REQUIRED ACTION -
Word for word, transcribe the data below from the line with "6_report,1.41,0.0732,1.21" to the line with "2_1_floorplan,1.44,0.0138,0", keeping both of those lines.
=== MATERIAL TO PROCESS ===
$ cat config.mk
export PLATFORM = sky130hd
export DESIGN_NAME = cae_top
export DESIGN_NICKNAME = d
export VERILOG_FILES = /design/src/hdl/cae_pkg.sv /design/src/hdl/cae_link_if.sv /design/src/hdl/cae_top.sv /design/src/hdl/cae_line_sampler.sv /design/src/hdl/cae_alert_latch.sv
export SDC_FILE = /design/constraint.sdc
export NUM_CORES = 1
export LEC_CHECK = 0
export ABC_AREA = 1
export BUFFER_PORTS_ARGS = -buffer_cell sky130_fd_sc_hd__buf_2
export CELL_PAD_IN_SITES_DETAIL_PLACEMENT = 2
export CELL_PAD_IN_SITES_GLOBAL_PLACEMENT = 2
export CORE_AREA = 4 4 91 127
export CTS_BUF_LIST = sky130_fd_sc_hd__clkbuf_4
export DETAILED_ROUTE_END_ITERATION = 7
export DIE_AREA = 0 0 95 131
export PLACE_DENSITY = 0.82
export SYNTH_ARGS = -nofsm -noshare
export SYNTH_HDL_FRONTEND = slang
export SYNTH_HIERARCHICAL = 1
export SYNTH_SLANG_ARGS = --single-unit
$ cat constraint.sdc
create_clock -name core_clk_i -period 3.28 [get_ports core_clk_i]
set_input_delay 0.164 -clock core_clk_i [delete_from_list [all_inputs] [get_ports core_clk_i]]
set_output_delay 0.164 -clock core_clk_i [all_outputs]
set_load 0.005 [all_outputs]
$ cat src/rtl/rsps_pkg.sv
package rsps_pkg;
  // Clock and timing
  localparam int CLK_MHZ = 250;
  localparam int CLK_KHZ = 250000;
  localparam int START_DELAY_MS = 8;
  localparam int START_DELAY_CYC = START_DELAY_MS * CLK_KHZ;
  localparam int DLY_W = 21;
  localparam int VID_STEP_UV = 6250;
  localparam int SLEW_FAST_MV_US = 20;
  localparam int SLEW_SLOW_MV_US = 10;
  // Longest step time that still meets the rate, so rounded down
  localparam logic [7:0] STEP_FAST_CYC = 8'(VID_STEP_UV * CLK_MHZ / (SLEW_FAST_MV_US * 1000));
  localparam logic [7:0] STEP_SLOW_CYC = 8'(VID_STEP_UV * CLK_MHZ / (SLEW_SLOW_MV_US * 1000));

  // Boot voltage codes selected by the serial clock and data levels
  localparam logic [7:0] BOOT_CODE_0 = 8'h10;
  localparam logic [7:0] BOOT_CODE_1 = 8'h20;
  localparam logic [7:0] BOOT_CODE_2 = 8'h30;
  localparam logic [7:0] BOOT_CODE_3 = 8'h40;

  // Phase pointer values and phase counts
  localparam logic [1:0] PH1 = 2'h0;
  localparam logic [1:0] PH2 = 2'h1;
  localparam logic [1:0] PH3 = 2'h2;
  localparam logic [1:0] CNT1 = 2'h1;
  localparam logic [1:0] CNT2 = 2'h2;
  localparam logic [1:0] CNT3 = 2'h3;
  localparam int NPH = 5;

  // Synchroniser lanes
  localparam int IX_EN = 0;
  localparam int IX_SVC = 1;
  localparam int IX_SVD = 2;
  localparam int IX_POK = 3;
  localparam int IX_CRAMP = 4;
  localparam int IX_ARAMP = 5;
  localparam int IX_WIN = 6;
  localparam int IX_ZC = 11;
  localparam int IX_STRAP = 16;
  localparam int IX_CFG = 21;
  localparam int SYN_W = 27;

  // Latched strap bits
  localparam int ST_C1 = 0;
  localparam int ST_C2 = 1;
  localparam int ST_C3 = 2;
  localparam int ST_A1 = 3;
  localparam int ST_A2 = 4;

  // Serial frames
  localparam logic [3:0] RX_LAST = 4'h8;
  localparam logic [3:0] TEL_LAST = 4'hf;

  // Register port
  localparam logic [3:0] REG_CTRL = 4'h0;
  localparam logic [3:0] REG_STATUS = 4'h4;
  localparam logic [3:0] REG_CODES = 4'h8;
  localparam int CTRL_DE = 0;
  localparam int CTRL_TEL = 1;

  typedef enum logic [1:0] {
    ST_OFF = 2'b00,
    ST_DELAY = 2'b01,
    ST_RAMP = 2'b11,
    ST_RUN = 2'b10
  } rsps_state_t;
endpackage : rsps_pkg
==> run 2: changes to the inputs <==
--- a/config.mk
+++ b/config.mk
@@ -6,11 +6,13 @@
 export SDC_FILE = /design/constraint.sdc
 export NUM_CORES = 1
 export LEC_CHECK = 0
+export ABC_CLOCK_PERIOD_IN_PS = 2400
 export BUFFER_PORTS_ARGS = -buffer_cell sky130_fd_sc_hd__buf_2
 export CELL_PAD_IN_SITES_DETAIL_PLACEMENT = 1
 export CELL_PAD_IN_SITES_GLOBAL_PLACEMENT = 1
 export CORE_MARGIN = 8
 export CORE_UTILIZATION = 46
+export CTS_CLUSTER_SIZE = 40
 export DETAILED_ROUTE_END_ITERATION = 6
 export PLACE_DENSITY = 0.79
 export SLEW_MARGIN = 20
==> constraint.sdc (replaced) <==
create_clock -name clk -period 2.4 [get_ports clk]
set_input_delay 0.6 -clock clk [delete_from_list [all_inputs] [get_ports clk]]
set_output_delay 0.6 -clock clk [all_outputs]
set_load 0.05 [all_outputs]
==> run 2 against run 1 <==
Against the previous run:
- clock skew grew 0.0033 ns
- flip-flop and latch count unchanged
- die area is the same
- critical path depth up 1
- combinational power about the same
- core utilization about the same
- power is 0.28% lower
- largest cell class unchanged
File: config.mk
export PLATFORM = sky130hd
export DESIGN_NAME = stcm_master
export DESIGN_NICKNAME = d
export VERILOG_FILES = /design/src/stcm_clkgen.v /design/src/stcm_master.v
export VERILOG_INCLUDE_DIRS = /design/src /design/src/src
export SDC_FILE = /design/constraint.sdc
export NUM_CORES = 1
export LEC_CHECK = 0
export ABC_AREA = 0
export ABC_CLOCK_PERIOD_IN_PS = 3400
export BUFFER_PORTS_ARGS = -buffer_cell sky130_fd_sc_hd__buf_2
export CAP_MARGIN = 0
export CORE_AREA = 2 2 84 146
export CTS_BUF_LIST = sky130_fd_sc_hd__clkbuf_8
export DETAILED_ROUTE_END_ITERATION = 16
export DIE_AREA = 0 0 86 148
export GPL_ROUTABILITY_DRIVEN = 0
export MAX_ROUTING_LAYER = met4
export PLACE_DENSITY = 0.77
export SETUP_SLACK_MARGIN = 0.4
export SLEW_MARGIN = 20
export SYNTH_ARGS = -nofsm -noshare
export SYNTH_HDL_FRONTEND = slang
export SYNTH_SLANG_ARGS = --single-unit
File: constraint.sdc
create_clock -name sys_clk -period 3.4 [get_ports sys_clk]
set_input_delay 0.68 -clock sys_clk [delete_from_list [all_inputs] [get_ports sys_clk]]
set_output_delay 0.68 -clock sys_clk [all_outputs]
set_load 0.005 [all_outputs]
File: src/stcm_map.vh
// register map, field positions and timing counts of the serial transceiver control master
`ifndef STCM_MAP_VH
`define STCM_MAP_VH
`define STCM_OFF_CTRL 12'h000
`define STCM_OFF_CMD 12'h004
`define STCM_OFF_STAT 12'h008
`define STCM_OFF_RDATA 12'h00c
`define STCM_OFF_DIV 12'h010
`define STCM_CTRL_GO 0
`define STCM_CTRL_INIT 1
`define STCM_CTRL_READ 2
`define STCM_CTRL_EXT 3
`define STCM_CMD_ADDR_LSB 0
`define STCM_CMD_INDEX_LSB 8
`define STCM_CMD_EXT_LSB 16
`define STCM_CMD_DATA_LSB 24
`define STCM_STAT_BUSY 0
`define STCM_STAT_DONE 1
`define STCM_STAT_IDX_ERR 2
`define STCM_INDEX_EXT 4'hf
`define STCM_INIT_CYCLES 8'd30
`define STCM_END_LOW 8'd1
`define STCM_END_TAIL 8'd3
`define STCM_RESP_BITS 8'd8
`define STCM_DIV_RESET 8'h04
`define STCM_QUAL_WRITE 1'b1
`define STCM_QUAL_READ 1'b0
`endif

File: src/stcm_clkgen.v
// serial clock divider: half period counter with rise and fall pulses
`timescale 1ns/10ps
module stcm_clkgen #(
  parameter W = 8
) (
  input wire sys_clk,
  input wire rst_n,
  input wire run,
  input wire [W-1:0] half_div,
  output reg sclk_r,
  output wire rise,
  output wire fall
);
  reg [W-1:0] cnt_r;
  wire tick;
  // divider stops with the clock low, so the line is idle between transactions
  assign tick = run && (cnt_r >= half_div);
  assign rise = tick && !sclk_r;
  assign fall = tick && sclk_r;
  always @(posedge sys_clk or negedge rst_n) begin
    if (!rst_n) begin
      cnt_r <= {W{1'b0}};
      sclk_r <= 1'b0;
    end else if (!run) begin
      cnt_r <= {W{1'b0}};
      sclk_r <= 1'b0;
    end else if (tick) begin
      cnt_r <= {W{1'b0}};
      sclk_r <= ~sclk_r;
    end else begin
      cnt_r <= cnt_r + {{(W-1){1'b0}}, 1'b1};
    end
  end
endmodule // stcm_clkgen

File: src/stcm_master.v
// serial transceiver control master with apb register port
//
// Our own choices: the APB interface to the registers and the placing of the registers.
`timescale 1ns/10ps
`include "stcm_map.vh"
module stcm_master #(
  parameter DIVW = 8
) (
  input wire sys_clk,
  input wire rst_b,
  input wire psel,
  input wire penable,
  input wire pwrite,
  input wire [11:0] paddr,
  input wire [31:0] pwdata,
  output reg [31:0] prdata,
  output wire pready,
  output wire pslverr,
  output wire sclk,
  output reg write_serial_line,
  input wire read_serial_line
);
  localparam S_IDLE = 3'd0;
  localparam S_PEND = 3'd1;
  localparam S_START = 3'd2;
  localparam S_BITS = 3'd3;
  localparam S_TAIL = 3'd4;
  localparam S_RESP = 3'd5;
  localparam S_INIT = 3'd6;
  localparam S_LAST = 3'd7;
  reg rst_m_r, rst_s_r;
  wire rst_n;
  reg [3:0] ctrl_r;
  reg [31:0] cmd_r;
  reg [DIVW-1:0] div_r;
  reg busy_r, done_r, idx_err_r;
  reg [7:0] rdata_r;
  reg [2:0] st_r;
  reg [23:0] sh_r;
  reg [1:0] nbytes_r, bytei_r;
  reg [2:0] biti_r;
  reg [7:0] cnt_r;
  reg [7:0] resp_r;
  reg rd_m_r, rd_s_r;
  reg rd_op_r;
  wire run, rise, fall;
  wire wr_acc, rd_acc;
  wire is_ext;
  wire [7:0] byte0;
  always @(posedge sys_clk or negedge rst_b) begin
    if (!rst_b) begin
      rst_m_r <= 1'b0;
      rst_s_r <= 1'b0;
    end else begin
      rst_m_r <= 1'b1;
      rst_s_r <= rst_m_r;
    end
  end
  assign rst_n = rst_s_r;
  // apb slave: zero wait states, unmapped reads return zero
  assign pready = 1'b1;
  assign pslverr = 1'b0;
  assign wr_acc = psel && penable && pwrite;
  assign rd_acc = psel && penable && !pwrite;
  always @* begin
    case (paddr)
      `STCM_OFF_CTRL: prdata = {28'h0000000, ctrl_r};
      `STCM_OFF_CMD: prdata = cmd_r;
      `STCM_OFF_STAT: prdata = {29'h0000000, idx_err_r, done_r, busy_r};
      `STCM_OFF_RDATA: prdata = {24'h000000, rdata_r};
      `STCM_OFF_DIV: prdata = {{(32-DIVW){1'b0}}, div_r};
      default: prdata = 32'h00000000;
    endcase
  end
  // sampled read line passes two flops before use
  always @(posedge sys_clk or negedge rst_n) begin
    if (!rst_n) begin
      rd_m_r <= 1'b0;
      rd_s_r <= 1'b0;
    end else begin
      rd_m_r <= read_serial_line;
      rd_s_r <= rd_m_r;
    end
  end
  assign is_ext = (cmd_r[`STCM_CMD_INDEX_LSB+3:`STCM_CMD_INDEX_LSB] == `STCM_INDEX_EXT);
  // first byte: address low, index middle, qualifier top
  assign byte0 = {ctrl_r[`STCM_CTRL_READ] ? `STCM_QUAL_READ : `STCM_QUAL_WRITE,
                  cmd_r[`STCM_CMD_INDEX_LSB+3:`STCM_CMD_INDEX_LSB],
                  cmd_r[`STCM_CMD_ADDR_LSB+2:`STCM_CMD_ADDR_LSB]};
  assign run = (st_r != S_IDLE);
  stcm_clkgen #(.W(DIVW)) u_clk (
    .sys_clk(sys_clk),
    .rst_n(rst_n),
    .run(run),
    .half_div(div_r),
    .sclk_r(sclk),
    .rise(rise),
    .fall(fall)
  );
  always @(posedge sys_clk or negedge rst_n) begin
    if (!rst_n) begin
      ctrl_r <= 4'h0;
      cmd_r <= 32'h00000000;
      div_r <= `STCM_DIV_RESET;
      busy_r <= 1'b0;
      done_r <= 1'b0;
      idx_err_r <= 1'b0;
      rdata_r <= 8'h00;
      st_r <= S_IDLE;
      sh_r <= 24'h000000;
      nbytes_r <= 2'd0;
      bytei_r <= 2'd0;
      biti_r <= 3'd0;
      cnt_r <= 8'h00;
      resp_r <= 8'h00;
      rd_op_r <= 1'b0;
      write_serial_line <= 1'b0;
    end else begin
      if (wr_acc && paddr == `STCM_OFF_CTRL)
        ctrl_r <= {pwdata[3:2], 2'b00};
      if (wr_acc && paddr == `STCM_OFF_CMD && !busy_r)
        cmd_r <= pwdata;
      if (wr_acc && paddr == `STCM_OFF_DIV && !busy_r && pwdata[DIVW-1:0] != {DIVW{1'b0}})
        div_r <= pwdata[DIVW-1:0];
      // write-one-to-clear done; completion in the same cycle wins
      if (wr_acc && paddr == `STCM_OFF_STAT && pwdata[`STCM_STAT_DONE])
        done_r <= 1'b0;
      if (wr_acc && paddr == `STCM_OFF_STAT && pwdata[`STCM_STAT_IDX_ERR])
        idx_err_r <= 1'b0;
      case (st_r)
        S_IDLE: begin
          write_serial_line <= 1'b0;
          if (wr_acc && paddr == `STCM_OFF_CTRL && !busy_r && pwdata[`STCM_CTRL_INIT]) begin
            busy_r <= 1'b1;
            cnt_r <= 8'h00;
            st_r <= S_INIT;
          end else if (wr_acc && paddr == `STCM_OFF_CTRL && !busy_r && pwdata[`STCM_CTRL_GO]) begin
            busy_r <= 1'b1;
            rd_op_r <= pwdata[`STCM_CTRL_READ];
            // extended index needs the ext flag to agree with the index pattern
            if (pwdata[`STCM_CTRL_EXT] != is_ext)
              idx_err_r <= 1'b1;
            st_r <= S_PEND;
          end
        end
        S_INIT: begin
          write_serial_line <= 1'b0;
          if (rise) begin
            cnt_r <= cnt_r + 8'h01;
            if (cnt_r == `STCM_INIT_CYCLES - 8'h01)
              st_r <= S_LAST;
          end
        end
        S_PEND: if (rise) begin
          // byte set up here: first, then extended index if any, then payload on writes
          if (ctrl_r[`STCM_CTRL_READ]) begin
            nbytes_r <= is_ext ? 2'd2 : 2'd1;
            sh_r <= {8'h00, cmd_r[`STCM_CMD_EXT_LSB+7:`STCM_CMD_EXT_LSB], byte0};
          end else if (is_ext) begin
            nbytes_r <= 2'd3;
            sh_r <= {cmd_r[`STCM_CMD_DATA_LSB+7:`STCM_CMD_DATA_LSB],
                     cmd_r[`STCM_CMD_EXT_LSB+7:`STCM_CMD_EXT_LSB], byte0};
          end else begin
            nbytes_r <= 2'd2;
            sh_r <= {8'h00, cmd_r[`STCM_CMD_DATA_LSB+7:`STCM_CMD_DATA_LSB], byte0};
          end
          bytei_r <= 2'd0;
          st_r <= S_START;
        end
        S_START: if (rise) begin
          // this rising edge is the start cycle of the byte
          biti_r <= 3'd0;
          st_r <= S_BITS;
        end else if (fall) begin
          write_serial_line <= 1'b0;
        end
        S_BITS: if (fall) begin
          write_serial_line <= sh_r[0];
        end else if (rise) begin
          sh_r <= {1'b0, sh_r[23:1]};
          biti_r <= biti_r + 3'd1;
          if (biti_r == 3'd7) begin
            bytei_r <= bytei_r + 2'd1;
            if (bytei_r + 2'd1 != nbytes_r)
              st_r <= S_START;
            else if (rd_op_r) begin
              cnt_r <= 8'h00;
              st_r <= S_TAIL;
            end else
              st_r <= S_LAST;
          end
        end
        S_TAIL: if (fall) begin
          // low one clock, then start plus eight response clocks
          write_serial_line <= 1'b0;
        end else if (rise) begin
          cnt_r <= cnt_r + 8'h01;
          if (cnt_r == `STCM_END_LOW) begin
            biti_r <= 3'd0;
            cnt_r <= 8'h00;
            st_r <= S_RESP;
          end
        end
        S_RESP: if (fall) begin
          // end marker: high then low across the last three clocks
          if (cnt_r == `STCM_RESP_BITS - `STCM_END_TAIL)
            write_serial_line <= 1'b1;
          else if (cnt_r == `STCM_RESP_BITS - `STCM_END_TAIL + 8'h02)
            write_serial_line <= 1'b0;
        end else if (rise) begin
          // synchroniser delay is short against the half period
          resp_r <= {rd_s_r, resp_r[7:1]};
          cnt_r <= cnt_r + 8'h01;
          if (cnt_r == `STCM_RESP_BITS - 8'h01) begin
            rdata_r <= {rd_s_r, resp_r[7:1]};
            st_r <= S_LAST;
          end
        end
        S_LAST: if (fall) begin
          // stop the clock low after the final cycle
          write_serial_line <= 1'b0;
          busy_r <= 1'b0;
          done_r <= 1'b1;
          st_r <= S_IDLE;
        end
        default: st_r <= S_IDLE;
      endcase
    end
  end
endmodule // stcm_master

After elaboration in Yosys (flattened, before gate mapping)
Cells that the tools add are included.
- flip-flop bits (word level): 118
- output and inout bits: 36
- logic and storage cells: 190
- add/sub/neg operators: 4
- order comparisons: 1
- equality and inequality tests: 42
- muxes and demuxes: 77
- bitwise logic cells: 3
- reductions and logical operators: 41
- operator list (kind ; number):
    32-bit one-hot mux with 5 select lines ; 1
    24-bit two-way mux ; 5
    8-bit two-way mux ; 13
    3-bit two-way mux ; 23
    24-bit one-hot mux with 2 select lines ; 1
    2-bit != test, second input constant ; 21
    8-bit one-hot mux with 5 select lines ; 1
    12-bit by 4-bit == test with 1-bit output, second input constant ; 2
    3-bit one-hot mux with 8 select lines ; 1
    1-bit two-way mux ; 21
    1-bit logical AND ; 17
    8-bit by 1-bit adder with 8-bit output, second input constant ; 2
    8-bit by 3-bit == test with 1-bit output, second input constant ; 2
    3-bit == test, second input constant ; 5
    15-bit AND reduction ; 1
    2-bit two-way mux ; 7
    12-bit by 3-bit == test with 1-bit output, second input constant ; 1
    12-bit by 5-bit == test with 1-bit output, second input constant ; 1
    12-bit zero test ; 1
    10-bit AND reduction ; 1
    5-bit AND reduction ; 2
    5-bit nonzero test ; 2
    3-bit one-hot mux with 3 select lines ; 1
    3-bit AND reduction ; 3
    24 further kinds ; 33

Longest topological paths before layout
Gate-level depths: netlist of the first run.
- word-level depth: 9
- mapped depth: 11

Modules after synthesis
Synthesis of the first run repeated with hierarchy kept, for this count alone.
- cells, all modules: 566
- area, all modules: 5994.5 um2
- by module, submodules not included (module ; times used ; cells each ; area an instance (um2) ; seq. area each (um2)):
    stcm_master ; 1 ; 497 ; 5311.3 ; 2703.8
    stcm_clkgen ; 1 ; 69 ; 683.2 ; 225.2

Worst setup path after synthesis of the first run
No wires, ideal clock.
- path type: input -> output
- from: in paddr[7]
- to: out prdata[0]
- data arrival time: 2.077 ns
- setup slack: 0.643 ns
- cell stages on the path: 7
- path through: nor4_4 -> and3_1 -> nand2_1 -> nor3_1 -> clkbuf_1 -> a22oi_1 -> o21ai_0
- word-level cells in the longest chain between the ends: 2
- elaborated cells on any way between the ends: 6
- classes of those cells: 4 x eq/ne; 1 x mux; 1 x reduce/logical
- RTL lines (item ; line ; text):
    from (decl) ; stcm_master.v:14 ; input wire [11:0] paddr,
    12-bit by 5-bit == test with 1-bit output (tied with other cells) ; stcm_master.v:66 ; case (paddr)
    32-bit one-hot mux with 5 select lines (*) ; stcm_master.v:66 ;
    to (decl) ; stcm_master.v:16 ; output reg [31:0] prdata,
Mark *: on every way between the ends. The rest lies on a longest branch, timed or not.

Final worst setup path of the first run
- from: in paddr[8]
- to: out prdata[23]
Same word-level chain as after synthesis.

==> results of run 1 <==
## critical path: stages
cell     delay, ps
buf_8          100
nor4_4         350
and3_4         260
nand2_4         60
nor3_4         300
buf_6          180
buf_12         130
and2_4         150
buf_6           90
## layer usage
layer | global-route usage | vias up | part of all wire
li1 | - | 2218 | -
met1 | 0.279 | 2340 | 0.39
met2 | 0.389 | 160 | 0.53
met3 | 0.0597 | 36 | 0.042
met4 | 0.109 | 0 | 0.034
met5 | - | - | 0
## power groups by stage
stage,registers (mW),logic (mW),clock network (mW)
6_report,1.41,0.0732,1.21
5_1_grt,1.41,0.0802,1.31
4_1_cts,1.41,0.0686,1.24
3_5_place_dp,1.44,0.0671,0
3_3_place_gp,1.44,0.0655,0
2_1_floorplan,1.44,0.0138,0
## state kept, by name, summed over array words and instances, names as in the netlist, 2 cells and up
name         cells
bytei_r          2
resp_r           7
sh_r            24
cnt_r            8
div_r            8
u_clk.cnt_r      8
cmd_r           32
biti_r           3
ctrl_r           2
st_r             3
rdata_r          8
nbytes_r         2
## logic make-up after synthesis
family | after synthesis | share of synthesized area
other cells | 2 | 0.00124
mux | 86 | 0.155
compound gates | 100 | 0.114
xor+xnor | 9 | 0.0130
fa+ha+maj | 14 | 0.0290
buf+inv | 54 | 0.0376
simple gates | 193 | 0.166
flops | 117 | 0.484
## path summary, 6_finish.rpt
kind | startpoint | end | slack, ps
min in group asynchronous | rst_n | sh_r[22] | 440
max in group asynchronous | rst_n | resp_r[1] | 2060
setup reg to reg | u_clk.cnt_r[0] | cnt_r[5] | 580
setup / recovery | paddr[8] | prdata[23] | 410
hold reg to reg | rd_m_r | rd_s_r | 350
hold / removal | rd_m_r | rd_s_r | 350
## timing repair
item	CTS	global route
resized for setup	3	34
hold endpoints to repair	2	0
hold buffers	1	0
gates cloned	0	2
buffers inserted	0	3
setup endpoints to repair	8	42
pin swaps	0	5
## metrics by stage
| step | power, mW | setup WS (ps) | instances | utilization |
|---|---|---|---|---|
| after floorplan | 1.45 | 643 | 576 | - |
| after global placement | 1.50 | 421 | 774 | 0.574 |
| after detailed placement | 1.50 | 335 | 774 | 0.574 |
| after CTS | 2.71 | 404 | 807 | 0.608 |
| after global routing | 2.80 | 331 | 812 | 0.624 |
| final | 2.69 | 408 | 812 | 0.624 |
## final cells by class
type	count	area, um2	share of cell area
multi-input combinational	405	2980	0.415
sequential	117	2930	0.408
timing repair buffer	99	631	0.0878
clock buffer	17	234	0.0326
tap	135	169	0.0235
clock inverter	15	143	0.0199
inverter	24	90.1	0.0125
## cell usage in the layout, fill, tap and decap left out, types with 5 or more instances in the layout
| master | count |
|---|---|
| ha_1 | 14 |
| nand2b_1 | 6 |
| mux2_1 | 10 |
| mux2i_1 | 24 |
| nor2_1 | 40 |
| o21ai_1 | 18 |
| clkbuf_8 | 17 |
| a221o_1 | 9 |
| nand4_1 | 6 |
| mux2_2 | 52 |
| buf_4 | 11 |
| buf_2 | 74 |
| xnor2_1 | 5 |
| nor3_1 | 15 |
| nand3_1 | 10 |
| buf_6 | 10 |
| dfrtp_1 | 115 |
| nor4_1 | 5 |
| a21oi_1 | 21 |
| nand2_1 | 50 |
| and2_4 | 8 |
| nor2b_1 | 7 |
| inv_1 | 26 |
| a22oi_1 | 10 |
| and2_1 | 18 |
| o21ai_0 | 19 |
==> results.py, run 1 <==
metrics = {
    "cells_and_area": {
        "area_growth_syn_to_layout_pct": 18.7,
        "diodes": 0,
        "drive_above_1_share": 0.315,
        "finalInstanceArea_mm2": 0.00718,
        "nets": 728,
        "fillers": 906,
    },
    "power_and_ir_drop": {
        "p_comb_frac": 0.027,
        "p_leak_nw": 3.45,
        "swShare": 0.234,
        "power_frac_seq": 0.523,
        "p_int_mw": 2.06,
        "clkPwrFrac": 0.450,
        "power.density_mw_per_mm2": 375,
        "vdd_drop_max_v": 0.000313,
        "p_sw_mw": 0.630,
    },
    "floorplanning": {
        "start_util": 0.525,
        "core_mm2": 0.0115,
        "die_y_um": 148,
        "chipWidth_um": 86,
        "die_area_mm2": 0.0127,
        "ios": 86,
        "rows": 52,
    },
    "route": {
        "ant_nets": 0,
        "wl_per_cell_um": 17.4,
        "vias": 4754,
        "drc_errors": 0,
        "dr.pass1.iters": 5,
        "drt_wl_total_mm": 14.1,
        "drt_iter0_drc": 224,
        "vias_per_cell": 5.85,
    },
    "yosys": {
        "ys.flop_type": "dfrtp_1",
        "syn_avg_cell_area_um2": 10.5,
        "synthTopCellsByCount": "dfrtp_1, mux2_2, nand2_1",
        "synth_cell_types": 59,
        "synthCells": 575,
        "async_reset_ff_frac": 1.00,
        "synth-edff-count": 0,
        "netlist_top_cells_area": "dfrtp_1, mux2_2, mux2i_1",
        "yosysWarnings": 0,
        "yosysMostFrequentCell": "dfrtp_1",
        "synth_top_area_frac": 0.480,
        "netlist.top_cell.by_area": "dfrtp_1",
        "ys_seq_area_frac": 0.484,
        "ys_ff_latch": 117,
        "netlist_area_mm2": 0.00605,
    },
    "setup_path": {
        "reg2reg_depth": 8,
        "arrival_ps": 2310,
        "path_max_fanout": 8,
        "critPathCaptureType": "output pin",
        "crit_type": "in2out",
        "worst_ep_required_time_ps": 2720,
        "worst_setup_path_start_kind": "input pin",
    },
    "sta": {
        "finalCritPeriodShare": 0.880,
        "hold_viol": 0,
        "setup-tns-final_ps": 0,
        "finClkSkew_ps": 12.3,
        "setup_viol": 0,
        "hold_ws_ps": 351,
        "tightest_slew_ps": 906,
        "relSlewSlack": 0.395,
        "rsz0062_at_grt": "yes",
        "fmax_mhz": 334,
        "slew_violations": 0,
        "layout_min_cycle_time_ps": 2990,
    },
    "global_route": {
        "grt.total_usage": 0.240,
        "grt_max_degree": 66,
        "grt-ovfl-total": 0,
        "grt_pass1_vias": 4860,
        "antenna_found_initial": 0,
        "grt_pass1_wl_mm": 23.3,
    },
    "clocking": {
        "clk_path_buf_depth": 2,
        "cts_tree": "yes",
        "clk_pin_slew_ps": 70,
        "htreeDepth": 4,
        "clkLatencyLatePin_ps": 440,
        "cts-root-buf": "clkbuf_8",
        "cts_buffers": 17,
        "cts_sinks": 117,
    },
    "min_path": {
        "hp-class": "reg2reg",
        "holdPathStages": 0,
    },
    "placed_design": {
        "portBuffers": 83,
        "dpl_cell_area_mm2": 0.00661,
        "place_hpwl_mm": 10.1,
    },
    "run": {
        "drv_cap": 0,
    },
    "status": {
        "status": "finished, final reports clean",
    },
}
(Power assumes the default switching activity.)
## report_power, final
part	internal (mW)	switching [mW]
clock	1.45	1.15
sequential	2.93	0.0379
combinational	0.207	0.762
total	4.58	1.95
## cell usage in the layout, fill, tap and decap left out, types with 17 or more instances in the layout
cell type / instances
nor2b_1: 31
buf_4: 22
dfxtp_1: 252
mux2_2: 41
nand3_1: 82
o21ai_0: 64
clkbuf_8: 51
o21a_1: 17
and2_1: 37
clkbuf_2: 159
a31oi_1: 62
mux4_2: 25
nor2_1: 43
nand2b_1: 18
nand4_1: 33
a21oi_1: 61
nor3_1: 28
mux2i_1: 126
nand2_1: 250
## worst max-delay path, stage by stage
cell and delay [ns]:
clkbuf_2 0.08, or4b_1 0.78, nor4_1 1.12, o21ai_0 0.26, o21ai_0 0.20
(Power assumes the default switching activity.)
===
ANSWER TO THE PROBLEM -
6_report,1.41,0.0732,1.21
5_1_grt,1.41,0.0802,1.31
4_1_cts,1.41,0.0686,1.24
3_5_place_dp,1.44,0.0671,0
3_3_place_gp,1.44,0.0655,0
2_1_floorplan,1.44,0.0138,0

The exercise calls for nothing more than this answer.